At least moving a viable population off this planet seems the only way for long term species survival, but much beyond that seems highly unlikely. Praying to a god or gods seems unlikely to preserve us long from even ourselves, much less from the multitudinous possible natural disasters that we know have happened in the past at regular, but geological intervals. If we must pray, then we must also act with or without the answers to our prayers.

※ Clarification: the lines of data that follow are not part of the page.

**config.mk**
```make
export PLATFORM = sky130hd
export DESIGN_NAME = ccsf_core_sfr
export DESIGN_NICKNAME = d
export VERILOG_FILES = /design/src/design/ccsf_pkg.sv /design/src/design/ccsf_alu_flags.sv /design/src/design/ccsf_data_pointer_bank.sv /design/src/design/ccsf_core_sfr.sv
export SDC_FILE = /design/constraint.sdc
export NUM_CORES = 1
export LEC_CHECK = 0
export BUFFER_PORTS_ARGS = -buffer_cell sky130_fd_sc_hd__buf_2
export CAP_MARGIN = 20
export CORE_MARGIN = 5
export CORE_UTILIZATION = 45
export DETAILED_ROUTE_END_ITERATION = 16
export GPL_TIMING_DRIVEN = 0
export PLACE_DENSITY = 0.66
export SLEW_MARGIN = 20
export SYNTH_ARGS = -nofsm -noshare
export SYNTH_HDL_FRONTEND = slang
export SYNTH_HIERARCHICAL = 1
export SYNTH_SLANG_ARGS = --single-unit
```
**constraint.sdc**
```tcl
create_clock -name CLK_SYS -period 2.9 [get_ports CLK_SYS]
set_input_delay 0.58 -clock CLK_SYS [delete_from_list [all_inputs] [get_ports CLK_SYS]]
set_output_delay 0.58 -clock CLK_SYS [all_outputs]
set_load 0.1 [all_outputs]
```
**src/design/ccsf_pkg.sv**
```systemverilog
`default_nettype none
package ccsf_pkg;

    // direct sfr addresses of the core registers
    localparam logic [7:0] CCSF_ADDR_STACK_POINTER       = 8'h81;
    localparam logic [7:0] CCSF_ADDR_DATA_POINTER_LOW    = 8'h82;
    localparam logic [7:0] CCSF_ADDR_DATA_POINTER_HIGH   = 8'h83;
    localparam logic [7:0] CCSF_ADDR_PROGRAM_STATUS_WORD = 8'hD0;
    localparam logic [7:0] CCSF_ADDR_ACCUMULATOR         = 8'hE0;
    localparam logic [7:0] CCSF_ADDR_SECOND_OPERAND      = 8'hF0;
    localparam logic [7:0] CCSF_ADDR_AUXILIARY_CONTROL   = 8'hF8;

    // values after reset
    localparam logic [7:0]  CCSF_RST_STACK_POINTER = 8'h07;
    localparam logic [7:0]  CCSF_RST_BYTE          = 8'h00;
    localparam logic [15:0] CCSF_RST_DATA_POINTER  = 16'h0000;
    localparam logic [3:0]  CCSF_RST_AUX           = 4'h0;
    localparam logic [1:0]  CCSF_RST_BANK          = 2'h0;

    // field positions in the status word
    localparam int CCSF_PSW_ARITH_CARRY   = 7;
    localparam int CCSF_PSW_HALF_CARRY    = 6;
    localparam int CCSF_PSW_USER_FLAG_A   = 5;
    localparam int CCSF_PSW_BANK_HI       = 4;
    localparam int CCSF_PSW_BANK_LO       = 3;
    localparam int CCSF_PSW_OVERFLOW      = 2;
    localparam int CCSF_PSW_USER_FLAG_B   = 1;
    localparam int CCSF_PSW_PARITY        = 0;
    // auxiliary control: bits 3..0 implemented, bit 0 selects the pointer
    localparam int CCSF_AUX_POINTER_SELECT = 0;
    localparam int CCSF_AUX_WIDTH          = 4;

    // stack pointer steps: one byte for push/pop, two for a return address
    localparam logic [7:0] CCSF_STACK_STEP_BYTE = 8'h01;
    localparam logic [7:0] CCSF_STACK_STEP_CALL = 8'h02;

    typedef enum logic [3:0] {
        ALU_NONE, ALU_ADD, ALU_ADDC, ALU_SUBB, ALU_MUL, ALU_DIV,
        ALU_SETC, ALU_CLRC, ALU_CARRY_LOAD
    } ccsf_alu_op_type;

    typedef enum logic [2:0] {
        STK_NONE, STK_PUSH, STK_POP, STK_CALL, STK_RET
    } ccsf_stack_op_type;

    typedef enum logic [1:0] {
        DP_NONE, DP_LOAD, DP_INC
    } ccsf_dp_op_type;

    // one arithmetic request from the instruction decoder
    typedef struct packed {
        ccsf_alu_op_type op;
        logic [7:0]      operand;
        logic            carry_val;
    } ccsf_alu_req_type;

    // one byte write from the core datapath
    typedef struct packed {
        logic       we;
        logic [7:0] data;
    } ccsf_byte_wr_type;

    // arithmetic outcome with per-field update enables
    typedef struct packed {
        logic       upd_acc;
        logic [7:0] acc;
        logic       upd_b;
        logic [7:0] b;
        logic       upd_cy;
        logic       cy;
        logic       upd_ac;
        logic       ac;
        logic       upd_ov;
        logic       ov;
    } ccsf_alu_res_type;

endpackage : ccsf_pkg
`default_nettype wire

```
**src/design/ccsf_alu_flags.sv**
```systemverilog
`timescale 1ns/1ps
`default_nettype none
module ccsf_alu_flags
    import ccsf_pkg::*;
(
    input  wire logic [7:0]       acc,    // current accumulator
    input  wire logic [7:0]       b_reg,  // current second operand
    input  wire logic             cy_in,  // current carry
    input  wire ccsf_alu_req_type req,    // request from decoder
    output ccsf_alu_res_type      res     // results and enables
);

    logic [8:0]  sum9;
    logic [4:0]  nib5;
    logic [15:0] prod;
    logic        cin;

    // carry-in only for addc and subb
    assign cin = (req.op == ALU_ADDC || req.op == ALU_SUBB) ? cy_in : 1'b0;

    always_comb begin
        res  = '0;
        sum9 = 9'h000;
        nib5 = 5'h00;
        prod = {8'h00, acc} * {8'h00, b_reg};
        unique case (req.op)
            ALU_ADD, ALU_ADDC: begin
                sum9 = {1'b0, acc} + {1'b0, req.operand} + {8'h00, cin};
                nib5 = {1'b0, acc[3:0]} + {1'b0, req.operand[3:0]} + {4'h0, cin};
                res.upd_acc = 1'b1;
                res.acc     = sum9[7:0];
                res.upd_cy  = 1'b1;
                res.cy      = sum9[8];
                res.upd_ac  = 1'b1;
                res.ac      = nib5[4];
                res.upd_ov  = 1'b1;
                res.ov      = (acc[7] == req.operand[7]) && (sum9[7] != acc[7]);
            end
            ALU_SUBB: begin
                // borrow appears as bit 8 of the two's complement difference
                sum9 = {1'b0, acc} - {1'b0, req.operand} - {8'h00, cin};
                nib5 = {1'b0, acc[3:0]} - {1'b0, req.operand[3:0]} - {4'h0, cin};
                res.upd_acc = 1'b1;
                res.acc     = sum9[7:0];
                res.upd_cy  = 1'b1;
                res.cy      = sum9[8];
                res.upd_ac  = 1'b1;
                res.ac      = nib5[4];
                res.upd_ov  = 1'b1;
                res.ov      = (acc[7] != req.operand[7]) && (sum9[7] != acc[7]);
            end
            ALU_MUL: begin
                res.upd_acc = 1'b1;
                res.acc     = prod[7:0];
                res.upd_b   = 1'b1;
                res.b       = prod[15:8];
                res.upd_cy  = 1'b1;
                res.upd_ov  = 1'b1;
                res.ov      = (prod[15:8] != 8'h00);
            end
            ALU_DIV: begin
                // divide by zero flags overflow and keeps both operands
                res.upd_cy  = 1'b1;
                res.upd_ov  = 1'b1;
                res.ov      = (b_reg == 8'h00);
                if (b_reg != 8'h00) begin
                    res.upd_acc = 1'b1;
                    res.acc     = acc / b_reg;
                    res.upd_b   = 1'b1;
                    res.b       = acc % b_reg;
                end
            end
            ALU_SETC: begin
                res.upd_cy = 1'b1;
                res.cy     = 1'b1;
            end
            ALU_CLRC: begin
                res.upd_cy = 1'b1;
            end
            ALU_CARRY_LOAD: begin
                res.upd_cy = 1'b1;
                res.cy     = req.carry_val;
            end
            ALU_NONE: begin
                res = '0;
            end
            default: begin
                res = '0;
            end
        endcase
    end

endmodule : ccsf_alu_flags
`default_nettype wire

```
**src/design/ccsf_data_pointer_bank.sv**
```systemverilog
`timescale 1ns/1ps
`default_nettype none
module ccsf_data_pointer_bank
    import ccsf_pkg::*;
(
    input  wire logic        clk,         // system clock
    input  wire logic        rst_n,       // synchronised reset
    input  wire logic        sel,         // active pointer select
    input  wire logic        wr_low,      // sfr write low byte
    input  wire logic        wr_high,     // sfr write high byte
    input  wire logic [7:0]  wdata,       // sfr write data
    input  wire ccsf_dp_op_type dp_op,    // core load or increment
    input  wire logic [15:0] load_value,  // core load value
    output logic [15:0]      ptr_q [2],   // both pointers
    output logic [15:0]      ptr_d [2]    // both next values
);

    // one pointer per entry; only the selected one sees any access
    for (genvar i = 0; i < 2; i++) begin : g_ptr
        logic hit;
        assign hit = (sel == 1'(i));

        always_comb begin
            ptr_d[i] = ptr_q[i];
            if (hit) begin
                // core operations win over a same-cycle sfr write
                unique case (dp_op)
                    DP_LOAD: ptr_d[i] = load_value;
                    DP_INC:  ptr_d[i] = ptr_q[i] + 16'h0001;
                    DP_NONE: begin
                        if (wr_low) begin
                            ptr_d[i][7:0] = wdata;
                        end
                        if (wr_high) begin
                            ptr_d[i][15:8] = wdata;
                        end
                    end
                    default: ptr_d[i] = ptr_q[i];
                endcase
            end
        end

        always_ff @(posedge clk or negedge rst_n) begin
            if (!rst_n) begin
                ptr_q[i] <= CCSF_RST_DATA_POINTER;
            end else begin
                ptr_q[i] <= ptr_d[i];
            end
        end
    end

endmodule : ccsf_data_pointer_bank
`default_nettype wire

```
**src/design/ccsf_core_sfr.sv**
```systemverilog
// Overview of operation
// - accumulator is 8-bit read/write, feeds and receives arithmetic results
// - second operand register feeds mul/div with accumulator, else scratch
// - stack pointer steps by two on call and back on return
// - push increments stack pointer, pop decrements it
// - two data pointers share addresses; select bit picks the one accessed
// - each data pointer is 16 bits from high and low bytes
// - add, addc and subb update carry, overflow and half carry
// - mul and div clear carry, set overflow on a product over 255 or a divide by zero, keep half carry
// - set/clear carry force it; bit ops load carry from result only
// - two bank select bits choose register bank 0 to 3
// - parity flag follows accumulator one-bit count every cycle
// - two user flags in status word only store what software writes
// - carry bit 7, half carry bit 6, overflow bit 2, all software r/w
`timescale 1ns/1ps
`default_nettype none
module ccsf_core_sfr
    import ccsf_pkg::*;
(
    input  wire logic        CLK_SYS,        // system clock, 20 MHz
    input  wire logic        ARST_N,         // async reset, active low
    input  wire logic [7:0]  SFR_ADDR,       // direct sfr address
    input  wire logic        SFR_WR,         // sfr write strobe
    input  wire logic [7:0]  SFR_WDATA,      // sfr write data
    input  wire logic        SFR_RD,         // sfr read strobe
    input  wire ccsf_alu_req_type ALU_REQ,   // arithmetic / carry request
    input  wire ccsf_byte_wr_type ACC_WR,    // core accumulator write
    input  wire ccsf_stack_op_type STACK_OP, // stack pointer operation
    input  wire ccsf_dp_op_type DP_OP,       // data pointer operation
    input  wire logic [15:0] DP_LOAD_VALUE,  // data pointer load value
    output logic [7:0]       SFR_RDATA,      // read data, next cycle
    output logic             SFR_HIT,        // read hit a mapped sfr
    output logic [7:0]       ACC_VALUE,      // accumulator
    output logic [7:0]       B_VALUE,        // second operand
    output logic [7:0]       STACK_POINTER,  // stack top address
    output logic [15:0]      DATA_POINTER,   // active data pointer
    output logic [7:0]       PSW_VALUE,      // program status word
    output logic [7:0]       REG_BANK_BASE,  // base of working registers
    output logic [2:0]       AUX_CTRL        // other auxiliary control bits
);

    // reset release through two flops
    logic rst_meta_q;
    logic rst_n_q;

    always_ff @(posedge CLK_SYS or negedge ARST_N) begin
        if (!ARST_N) begin
            rst_meta_q <= 1'b0;
            rst_n_q    <= 1'b0;
        end else begin
            rst_meta_q <= 1'b1;
            rst_n_q    <= rst_meta_q;
        end
    end

    // register state
    logic [7:0]                acc_q;
    logic [7:0]                acc_d;
    logic [7:0]                b_q;
    logic [7:0]                b_d;
    logic [7:0]                sp_q;
    logic [7:0]                sp_d;
    logic                      cy_q;
    logic                      cy_d;
    logic                      ac_q;
    logic                      ac_d;
    logic                      ov_q;
    logic                      ov_d;
    logic                      user_flag_a_q;
    logic                      user_flag_b_q;
    logic [1:0]                bank_select_q;
    logic                      parity_q;
    logic [CCSF_AUX_WIDTH-1:0] aux_q;
    logic [CCSF_AUX_WIDTH-1:0] aux_d;
    logic [15:0]               data_pointer_out_q;
    logic [7:0]                rdata_q;
    logic                      hit_q;

    // address decode of the write strobe
    logic wr_sp;
    logic wr_dpl;
    logic wr_dph;
    logic wr_psw;
    logic wr_acc;
    logic wr_b;
    logic wr_aux;

    assign wr_sp  = SFR_WR && (SFR_ADDR == CCSF_ADDR_STACK_POINTER);
    assign wr_dpl = SFR_WR && (SFR_ADDR == CCSF_ADDR_DATA_POINTER_LOW);
    assign wr_dph = SFR_WR && (SFR_ADDR == CCSF_ADDR_DATA_POINTER_HIGH);
    assign wr_psw = SFR_WR && (SFR_ADDR == CCSF_ADDR_PROGRAM_STATUS_WORD);
    assign wr_acc = SFR_WR && (SFR_ADDR == CCSF_ADDR_ACCUMULATOR);
    assign wr_b   = SFR_WR && (SFR_ADDR == CCSF_ADDR_SECOND_OPERAND);
    assign wr_aux = SFR_WR && (SFR_ADDR == CCSF_ADDR_AUXILIARY_CONTROL);

    // arithmetic unit, purely combinational
    ccsf_alu_res_type alu_res;

    ccsf_alu_flags u_alu (
        .acc   (acc_q),
        .b_reg (b_q),
        .cy_in (cy_q),
        .req   (ALU_REQ),
        .res   (alu_res)
    );

    // both physical data pointers
    logic [15:0] ptr_q [2];
    logic [15:0] ptr_d [2];

    ccsf_data_pointer_bank u_data_pointer (
        .clk        (CLK_SYS),
        .rst_n      (rst_n_q),
        .sel        (aux_q[CCSF_AUX_POINTER_SELECT]),
        .wr_low     (wr_dpl),
        .wr_high    (wr_dph),
        .wdata      (SFR_WDATA),
        .dp_op      (DP_OP),
        .load_value (DP_LOAD_VALUE),
        .ptr_q      (ptr_q),
        .ptr_d      (ptr_d)
    );

    // accumulator next value: alu, then core write, then sfr write.
    // hardware wins so a result is never lost to a stray sfr write
    always_comb begin
        acc_d = acc_q;
        if (alu_res.upd_acc) begin
            acc_d = alu_res.acc;
        end else if (ACC_WR.we) begin
            acc_d = ACC_WR.data;
        end else if (wr_acc) begin
            acc_d = SFR_WDATA;
        end
    end

    always_ff @(posedge CLK_SYS or negedge rst_n_q) begin
        if (!rst_n_q) begin
            acc_q <= CCSF_RST_BYTE;
        end else begin
            acc_q <= acc_d;
        end
    end

    // second operand: mul/div results first, else a plain sfr write
    always_comb begin
        b_d = b_q;
        if (alu_res.upd_b) begin
            b_d = alu_res.b;
        end else if (wr_b) begin
            b_d = SFR_WDATA;
        end
    end

    always_ff @(posedge CLK_SYS or negedge rst_n_q) begin
        if (!rst_n_q) begin
            b_q <= CCSF_RST_BYTE;
        end else begin
            b_q <= b_d;
        end
    end

    // stack pointer: wraps modulo 256, as in any 8-bit stack
    always_comb begin
        sp_d = sp_q;
        unique case (STACK_OP)
            STK_PUSH: sp_d = sp_q + CCSF_STACK_STEP_BYTE;
            STK_POP:  sp_d = sp_q - CCSF_STACK_STEP_BYTE;
            STK_CALL: sp_d = sp_q + CCSF_STACK_STEP_CALL;
            STK_RET:  sp_d = sp_q - CCSF_STACK_STEP_CALL;
            STK_NONE: begin
                if (wr_sp) begin
                    sp_d = SFR_WDATA;
                end
            end
            default:  sp_d = sp_q;
        endcase
    end

    always_ff @(posedge CLK_SYS or negedge rst_n_q) begin
        if (!rst_n_q) begin
            sp_q <= CCSF_RST_STACK_POINTER;
        end else begin
            sp_q <= sp_d;
        end
    end

    // arithmetic flags; an alu update beats a same-cycle sfr write
    always_comb begin
        cy_d = cy_q;
        ac_d = ac_q;
        ov_d = ov_q;
        if (wr_psw) begin
            cy_d = SFR_WDATA[CCSF_PSW_ARITH_CARRY];
            ac_d = SFR_WDATA[CCSF_PSW_HALF_CARRY];
            ov_d = SFR_WDATA[CCSF_PSW_OVERFLOW];
        end
        if (alu_res.upd_cy) begin
            cy_d = alu_res.cy;
        end
        if (alu_res.upd_ac) begin
            ac_d = alu_res.ac;
        end
        if (alu_res.upd_ov) begin
            ov_d = alu_res.ov;
        end
    end

    always_ff @(posedge CLK_SYS or negedge rst_n_q) begin
        if (!rst_n_q) begin
            cy_q <= 1'b0;
            ac_q <= 1'b0;
            ov_q <= 1'b0;
        end else begin
            cy_q <= cy_d;
            ac_q <= ac_d;
            ov_q <= ov_d;
        end
    end

    // user flags and bank select change only by sfr write
    always_ff @(posedge CLK_SYS or negedge rst_n_q) begin
        if (!rst_n_q) begin
            user_flag_a_q <= 1'b0;
            user_flag_b_q <= 1'b0;
            bank_select_q <= CCSF_RST_BANK;
        end else if (wr_psw) begin
            user_flag_a_q <= SFR_WDATA[CCSF_PSW_USER_FLAG_A];
            user_flag_b_q <= SFR_WDATA[CCSF_PSW_USER_FLAG_B];
            bank_select_q <= {SFR_WDATA[CCSF_PSW_BANK_HI],
                              SFR_WDATA[CCSF_PSW_BANK_LO]};
        end
    end

    // parity tracks the accumulator's next value, so it never lags a
    // write; software writes to this bit have no lasting effect
    always_ff @(posedge CLK_SYS or negedge rst_n_q) begin
        if (!rst_n_q) begin
            parity_q <= 1'b0;
        end else begin
            parity_q <= ^acc_d;
        end
    end

    // auxiliary control, upper nibble unimplemented
    assign aux_d = wr_aux ? SFR_WDATA[CCSF_AUX_WIDTH-1:0] : aux_q;

    always_ff @(posedge CLK_SYS or negedge rst_n_q) begin
        if (!rst_n_q) begin
            aux_q <= CCSF_RST_AUX;
        end else begin
            aux_q <= aux_d;
        end
    end

    // registered copy of the pointer that the next select will show
    always_ff @(posedge CLK_SYS or negedge rst_n_q) begin
        if (!rst_n_q) begin
            data_pointer_out_q <= CCSF_RST_DATA_POINTER;
        end else begin
            data_pointer_out_q <= ptr_d[aux_d[CCSF_AUX_POINTER_SELECT]];
        end
    end

    // status word as software sees it
    logic [7:0] psw_now;

    assign psw_now = {cy_q, ac_q, user_flag_a_q, bank_select_q,
                      ov_q, user_flag_b_q, parity_q};

    // read path: data one cycle after the strobe, unmapped reads zero
    always_ff @(posedge CLK_SYS or negedge rst_n_q) begin
        if (!rst_n_q) begin
            rdata_q <= CCSF_RST_BYTE;
            hit_q   <= 1'b0;
        end else if (SFR_RD) begin
            hit_q <= 1'b1;
            unique case (SFR_ADDR)
                CCSF_ADDR_STACK_POINTER:       rdata_q <= sp_q;
                CCSF_ADDR_DATA_POINTER_LOW:
                    rdata_q <= ptr_q[aux_q[CCSF_AUX_POINTER_SELECT]][7:0];
                CCSF_ADDR_DATA_POINTER_HIGH:
                    rdata_q <= ptr_q[aux_q[CCSF_AUX_POINTER_SELECT]][15:8];
                CCSF_ADDR_PROGRAM_STATUS_WORD: rdata_q <= psw_now;
                CCSF_ADDR_ACCUMULATOR:         rdata_q <= acc_q;
                CCSF_ADDR_SECOND_OPERAND:      rdata_q <= b_q;
                CCSF_ADDR_AUXILIARY_CONTROL:   rdata_q <= {4'h0, aux_q};
                default: begin
                    rdata_q <= CCSF_RST_BYTE;
                    hit_q   <= 1'b0;
                end
            endcase
        end else begin
            rdata_q <= CCSF_RST_BYTE;
            hit_q   <= 1'b0;
        end
    end

    // outputs, all wired from flops
    assign SFR_RDATA     = rdata_q;
    assign SFR_HIT       = hit_q;
    assign ACC_VALUE     = acc_q;
    assign B_VALUE       = b_q;
    assign STACK_POINTER = sp_q;
    assign DATA_POINTER  = data_pointer_out_q;
    assign PSW_VALUE     = psw_now;
    assign REG_BANK_BASE = {3'b000, bank_select_q, 3'b000};
    assign AUX_CTRL      = aux_q[CCSF_AUX_WIDTH-1:1];

endmodule : ccsf_core_sfr
`default_nettype wire

```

Well….lots to talk about there..With respect to Drakes equation and the Goldilocks zone I agree with most of what you said but in addition to being in the zone you also need a magnetic field to protect the planet from radiation, of course a good amount of water, some would also say a moon to give you a stable rotation, and of course the correct atmosphere. I was actually thinking of writing a post on what else it takes to make a cozy planet besides the correct temperature and orbit. Even with all of that there are still probably plenty of planets with life, we just have to find them. Then of those that have technology are far fewer, and of those the ones that have this at the same time as us (now) so that we can communicate make the number far far smaller. I would like to at least see proof of life at some point. This is much more likely. Of course a signal from them would be even better! Still I try to be positive and get hope from the number if possible planets were finding and the fact that when JWST launches were going to do some re-writing of the history books.
As for moving the population as long as something does not smash into us we will be ok, but of course that could happen at any moment and were about due for a major strike. Then there is the super volcanos to worry about too…oh well…maybe if something like that happens the Aliens will come to save us :^).